Midnight at the Casa Luna is a radio drama, produced by the ZBS Foundation. The two parts of the story were released individually in 1998 and 2000; part two has the title The Hungry Ghosts. It is the eleventh of the Jack Flanders adventure series, and combines elements of Americana and Old-time radio with metaphysical concepts such as Sufi wisdom and Tibetan Buddhism.

==Plot==
One evening Jack Flanders is wandering the streets of New York, close to his home, when he notices a tree-lined street he'd never seen before. Down this street lies an interesting looking coffee shop called The Casa Luna. Jack enters and finds himself talking to the Balinese waitress, Nani, about another Casa Luna that Jack had visited whilst in Bali. A mysterious woman, Nina, arrives and persuades Jack to come with her, leading him to a journey through the dream-like dimensions of higher realities. Along the way they are joined by Leela, an Infrit ("They don't like being called demons!") and Jack's uncle, Sir Henry Jowls from The Fourth Tower of Inverness, and try to capture a large magical green stone - the source of the dangerous and infamous Dragon Lady, Madame Zee's power.

The second part of the story finds Jack back in New York, searching in vain to find the Casa Luna again. When a strange being appears, threatening him, the Casa Luna comes to the rescue and once again he joins forces with Sir Henry Jowls and the Leela - although they are a different Sir Henry and Leela with no memory of the events in Part One.
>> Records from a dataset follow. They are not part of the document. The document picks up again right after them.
[src/rtl/ct_pkg.sv]
// Shared constants and elaboration helpers for the ct_mux_pipe block.
package ct_pkg;

    localparam int CT_SEL_BINARY = 0;
    localparam int CT_SEL_ONEHOT = 1;

    localparam int CT_MIN_SIZE   = 2;
    localparam int CT_MAX_SIZE   = 64;
    localparam int CT_MAX_STAGES = 8;

    // Number of bits needed to encode 'value' distinct codes (clog2(1) == 0).
    function automatic int clog2(input int value);
        int result;
        result = 0;
        for (int i = 0; i < 31; i++) begin
            if ((1 << i) < value) begin
                result = i + 1;
            end
        end
        return result;
    endfunction

endpackage

[src/rtl/ct_mux_pipe_if.sv]
// Valid/ready stream link between pipeline stages; master drives payload, slave drives ready.
interface ct_mux_pipe_if #(
    parameter int WIDTH = 8
);

    logic             valid;
    logic             ready;
    logic [WIDTH-1:0] data;

    modport master (
        output valid,
        output data,
        input  ready
    );

    modport slave (
        input  valid,
        input  data,
        output ready
    );

endinterface

[src/rtl/ct_pipe_stage.sv]
// One elastic register stage: a valid flag plus WIDTH-bit payload with pass-through ready.
module ct_pipe_stage #(
    parameter int WIDTH = 8
) (
    input  logic          clk,
    input  logic          reset_n,
    ct_mux_pipe_if.slave  up,
    ct_mux_pipe_if.master dn
);

    logic             valid_q;
    logic             valid_d;
    logic [WIDTH-1:0] data_q;
    logic [WIDTH-1:0] data_d;
    logic             advance;

    // Taking a new item is safe when empty or when our own item leaves this cycle.
    assign advance = !valid_q || dn.ready;

    always_comb begin
        valid_d = valid_q;
        data_d  = data_q;
        if (advance) begin
            valid_d = up.valid;
            if (up.valid) begin
                data_d = up.data;
            end
        end
    end

    always_ff @(posedge clk or negedge reset_n) begin
        if (!reset_n) begin
            valid_q <= 1'b0;
        end else begin
            valid_q <= valid_d;
        end
    end

    // Payload is qualified by valid_q, so it carries no reset.
    always_ff @(posedge clk) begin
        data_q <= data_d;
    end

    assign up.ready = advance;
    assign dn.valid = valid_q;
    assign dn.data  = data_q;

endmodule

[src/rtl/ct_mux_pipe.sv]
// Channel multiplexer (binary or one-hot select) followed by a PIPELINE-deep elastic pipeline.
module ct_mux_pipe
    import ct_pkg::*;
#(
    parameter int WIDTH    = 8,
    parameter int SIZE     = 4,
    parameter int SELW     = 2,
    parameter int PIPELINE = 2,
    parameter int ONEHOT   = 0
) (
    input  logic                    clk,
    input  logic                    reset_n,
    input  logic [WIDTH*SIZE-1:0]   i_data,
    input  logic [SELW-1:0]         i_sel,
    input  logic                    i_valid,
    output logic                    o_ready,
    output logic [WIDTH-1:0]        o_data,
    output logic                    o_valid,
    input  logic                    i_ready,
    output logic                    o_busy
);

    generate
        if (SIZE < CT_MIN_SIZE || SIZE > CT_MAX_SIZE) begin : g_bad_size
            $fatal(1, "ct_mux_pipe: SIZE must be within 2..64");
        end
        if (PIPELINE < 0 || PIPELINE > CT_MAX_STAGES) begin : g_bad_pipe
            $fatal(1, "ct_mux_pipe: PIPELINE must be within 0..8");
        end
        if (ONEHOT != CT_SEL_BINARY && ONEHOT != CT_SEL_ONEHOT) begin : g_bad_mode
            $fatal(1, "ct_mux_pipe: ONEHOT must be 0 or 1");
        end
        if (ONEHOT == CT_SEL_BINARY && SELW < clog2(SIZE)) begin : g_bad_selw_bin
            $fatal(1, "ct_mux_pipe: SELW too narrow for binary select");
        end
        if (ONEHOT == CT_SEL_ONEHOT && SELW != SIZE) begin : g_bad_selw_oh
            $fatal(1, "ct_mux_pipe: one-hot select needs SELW == SIZE");
        end
    endgenerate

    // AND stage: each channel is gated by its own select decode.
    logic [WIDTH-1:0] chan_masked [SIZE];

    for (genvar gi = 0; gi < SIZE; gi++) begin : g_chan
        logic hit;
        if (ONEHOT == CT_SEL_ONEHOT) begin : g_oh
            assign hit = i_sel[gi];
        end else begin : g_bin
            // Out-of-range codes match no channel, so the OR below yields zero.
            assign hit = (i_sel == SELW'(gi));
        end
        assign chan_masked[gi] = hit ? i_data[gi*WIDTH +: WIDTH] : '0;
    end

    // OR stage: binary mode has at most one live term, one-hot mode merges all selected.
    logic [WIDTH-1:0] mux_result;

    always_comb begin
        mux_result = '0;
        for (int k = 0; k < SIZE; k++) begin
            mux_result = mux_result | chan_masked[k];
        end
    end

    generate
        if (PIPELINE == 0) begin : g_comb
            assign o_data  = mux_result;
            assign o_valid = i_valid;
            assign o_ready = i_ready;
            assign o_busy  = 1'b0;
        end else begin : g_pipe
            ct_mux_pipe_if #(.WIDTH(WIDTH)) link [PIPELINE+1] ();
            logic [PIPELINE-1:0] stage_valid;

            assign link[0].valid = i_valid;
            assign link[0].data  = mux_result;
            assign o_ready       = link[0].ready;

            for (genvar gi = 0; gi < PIPELINE; gi++) begin : g_stage
                ct_pipe_stage #(
                    .WIDTH (WIDTH)
                ) u_stage (
                    .clk     (clk),
                    .reset_n (reset_n),
                    .up      (link[gi]),
                    .dn      (link[gi+1])
                );
                assign stage_valid[gi] = link[gi+1].valid;
            end

            assign link[PIPELINE].ready = i_ready;
            assign o_valid              = link[PIPELINE].valid;
            assign o_data               = link[PIPELINE].data;
            assign o_busy               = |stage_valid;
        end
    endgenerate

endmodule

[config.mk]
export PLATFORM = sky130hd
export DESIGN_NAME = ct_mux_pipe
export DESIGN_NICKNAME = d
export VERILOG_FILES = /design/src/rtl/ct_pkg.sv /design/src/rtl/ct_mux_pipe_if.sv /design/src/rtl/ct_pipe_stage.sv /design/src/rtl/ct_mux_pipe.sv
export SDC_FILE = /design/constraint.sdc
export NUM_CORES = 1
export LEC_CHECK = 0
export ABC_AREA = 1
export CORE_UTILIZATION = 38
export DETAILED_ROUTE_END_ITERATION = 8
export GPL_TIMING_DRIVEN = 0
export PLACE_DENSITY = 0.83
export REMOVE_ABC_BUFFERS = 1
export SYNTH_ARGS = -nofsm -noshare
export SYNTH_HDL_FRONTEND = slang
export SYNTH_SLANG_ARGS = --single-unit
[constraint.sdc]
create_clock -name clk -period 1.7 [get_ports clk]
set_clock_uncertainty 0.05 [all_clocks]
set_input_delay 0.17 -clock clk [delete_from_list [all_inputs] [get_ports clk]]
set_output_delay 0.17 -clock clk [all_outputs]
set_load 0.02 [all_outputs]
==> results.json <==
{
  "clock_latency_ns": 0.29,
  "max_clock_freq_mhz": 649,
  "place_ws_ns": -0.130,
  "synth.cell_area_um2": 937,
  "syn_to_final_growth_pct": 54.9,
  "portBuffers": 48,
  "finalHoldViolCount": 0,
  "wl_per_cell_um": 8.78,
  "fin_nets": 195,
  "ant_nets": 0,
  "synth.most_common_cell": "nand2_1",
  "cts-root-buf": "clkbuf_4",
  "antenna_found_initial": 0,
  "cts_made_buffers": 3,
  "total_power_uw": 1080,
  "cp_common_cell": "nand2_1",
  "grt_pass1_vias": 649,
  "clockBufferDepth": 2,
  "finalWirelength_um": 1620,
  "grt_usage": 0.138,
  "drc": 0,
  "grt_max_degree": 19,
  "avgSynthCellArea_um2": 8.76,
  "num_vias": 808,
  "ir_worst_vdd_v": 0.000337,
  "grt_first_pass_wirelength_um": 2620,
  "cts_tree": "done",
  "yosys.area.top_type": "edfxtp_1",
  "rsz0062_at_grt": "no",
  "crit_fanout": 18,
  "cp.required_ns": 1.70,
  "yosys.area.top_type_share": 0.513,
  "end_kind": "flip-flop",
  "first_iter_violations": 9,
  "cp.arrival_ns": 1.54,
  "coreArea_um2": 2280,
  "row_count": 17,
  "clkSinkCount": 18,
  "fin_crit_ns": 1.54,
  "drive_above_1_share": 0.0513,
  "fin_crit_sh": 0.907,
  "fillers": 183,
  "crit_family": "buffers and inverters",
  "first_pass_iters": 4,
  "crit_slowest_cell": "clkdlybuf4s50_1",
  "cp_cell_sequence": "clkdlybuf4s50_1 > inv_2 > nand3_1 > nand2_1 > inv_1 > nand2_1",
  "path_buf_inv": 3,
  "max_slew_margin": 0.551,
  "drv_cap": 0,
  "worst_pin_slew_ns": 0.671,
  "netlist_top_cells_count": "nand2_1, nand3_1, inv_1",
  "dp_hpwl_um": 1360,
  "finalMaxSlewViolations": 0,
  "path_class": "in -> reg",
  "seq_area_frac_synth": 0.566,
  "yosysWarnings": 0,
  "register_area_um2": 531,
  "die_y_um": 51.7,
  "cts-htree-levels": 1,
  "clk_pin_slew_ns": 0.10,
  "die_area_um2": 2670,
  "gp_congestion": 0.695,
  "crit_path_max_incr_delay_ns": 0.90,
  "yosysUniqueCellTypes": 10,
  "syn_inst": 107,
  "io_pins": 49,
  "async_reset_ff_frac": 0.111,
  "start_kind": "input port",
  "die_w_um": 51.7,
  "cellPowerDensity_nw_per_um2": 742,
  "ys_seq_elements": 18,
  "hold_path_class": "reg -> reg",
  "crit_start": "i_sel[1]",
  "reg2reg_from": "g_pipe.g_stage[1].u_stage.dn.valid$_DFFE_PN0P_",
  "finalSetupViolations": 0,
  "routed_via_density": 4.39,
  "fin_ws_ns": 0.158,
  "synthTopCellsByArea": "edfxtp_1, nand2_1, nand3_1",
  "total_leakage_power_uw": 0.000646,
  "multi_input_area_um2": 283,
  "status": "finished, final reports clean",
  "synth_edf_count": 16,
  "grt-ovfl-total": 0,
  "post_cts_buffers": 0,
  "synth_flop_cell": "edfxtp_1",
  "min_from": "g_pipe.g_stage[0].u_stage.dn.data[0]$_DFFE_PP_",
  "initial_core_util": 0.412,
  "num_antenna_cells": 0
}
## path summary, 6_finish.rpt
path	slack [ns]	cells after the start	endpoint
min in group asynchronous	0.52	2	g_pipe.g_stage[1].u_stage.dn.valid$_DFFE_PN0P_
setup / recovery	0.16	6	g_pipe.g_stage[0].u_stage.dn.data[3]$_DFFE_PP_
max in group asynchronous	0.96	2	g_pipe.g_stage[0].u_stage.dn.valid$_DFFE_PN0P_
hold / removal	0.38	0	g_pipe.g_stage[1].u_stage.dn.data[0]$_DFFE_PP_
setup reg to reg	0.31	1	g_pipe.g_stage[1].u_stage.dn.data[6]$_DFFE_PP_
hold reg to reg	0.38	0	g_pipe.g_stage[1].u_stage.dn.data[0]$_DFFE_PP_
## cell families after synthesis
kind of cell | synth area share
buffers and inverters | 0.132
DFF | 0.566
and+or+nand+nor | 0.296
AOI/OAI and AO/OA | 0.00534
## state kept, by name, summed over array words and instances, names as in the netlist
| register | flops |
|---|---|
| g_pipe.g_stage.u_stage.dn.data | 16 |
| g_pipe.g_stage.u_stage.dn.valid | 2 |
## final cells by class
cell class / count / area share
clock buffers: 4 / 0.0250
inverters: 21 / 0.0543
multi-input cells: 64 / 0.195
flip-flops and latches: 18 / 0.366
well taps: 28 / 0.0241
repair buffers: 49 / 0.336
## per-layer routing
layer  share of wire  vias up  GRT usage
li1                -      437          -
met1            0.42      317      0.152
met2            0.46       49      0.234
met3           0.097        5     0.0380
met4           0.024        0     0.0811
met5               0        -          0
## stage by stage
step | setup TNS [ns] | std cells | util | hold WS (ns) | area (um2)
floorplan | 0 | 103 | - | -0.176 | 892
global placement | -0.538 | 179 | 0.618 | 0.293 | 1410
detailed placement | -0.882 | 179 | 0.618 | 0.296 | 1410
CTS | 0 | 184 | 0.638 | 0.382 | 1450
global route | 0 | 184 | 0.638 | 0.392 | 1450
finish | 0 | 184 | 0.638 | 0.376 | 1450
## cells in the final DEF (no fill, tap or decap), drive strengths merged
| cell type | n |
|---|---|
| a21oi | 1 |
| clkbuf | 4 |
| clkdlybuf4s50 | 46 |
| dfrtp | 2 |
| dlygate4sd2 | 2 |
| dlygate4sd3 | 1 |
| edfxtp | 16 |
| inv | 21 |
| nand2 | 36 |
| nand3 | 25 |
| nor2 | 1 |
| or2 | 1 |
## where the power goes
part           internal, uW  leakage (uW)  switching, uW
combinational           144      0.000448            121
clock                   130     0.0000210            126
sequential              541      0.000177           14.6
## timing repair
item | in CTS | in global routing
hold endpoints to repair | 2 | 0
gates resized for setup | 2 | 0
setup endpoints to repair | 2 | 0
hold buffers | 1 | 0
Note: power is estimated with default switching activity, not from simulation.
Jack persuades them to help return the green stone to the sacred city of Merkahbah - as his dreams have been telling him so to do.

==Notes & Themes==
This adventure marked a return to many of the middle-eastern and metaphysical themes missing since the earliest stories and it ends with a phone call requesting Jack to Return to Inverness. Much of the voyage in Part Two, through the land of the Hungry Ghosts, is a re-working of Jack's last journey in The Fourth Tower of Inverness.

At some point between The Ah-Ha Phenomenon - where Sir Seymour still refers to his brother as Lord Jowls - and this adventure, Lord Henry Jowls has become Sir Henry Jowls.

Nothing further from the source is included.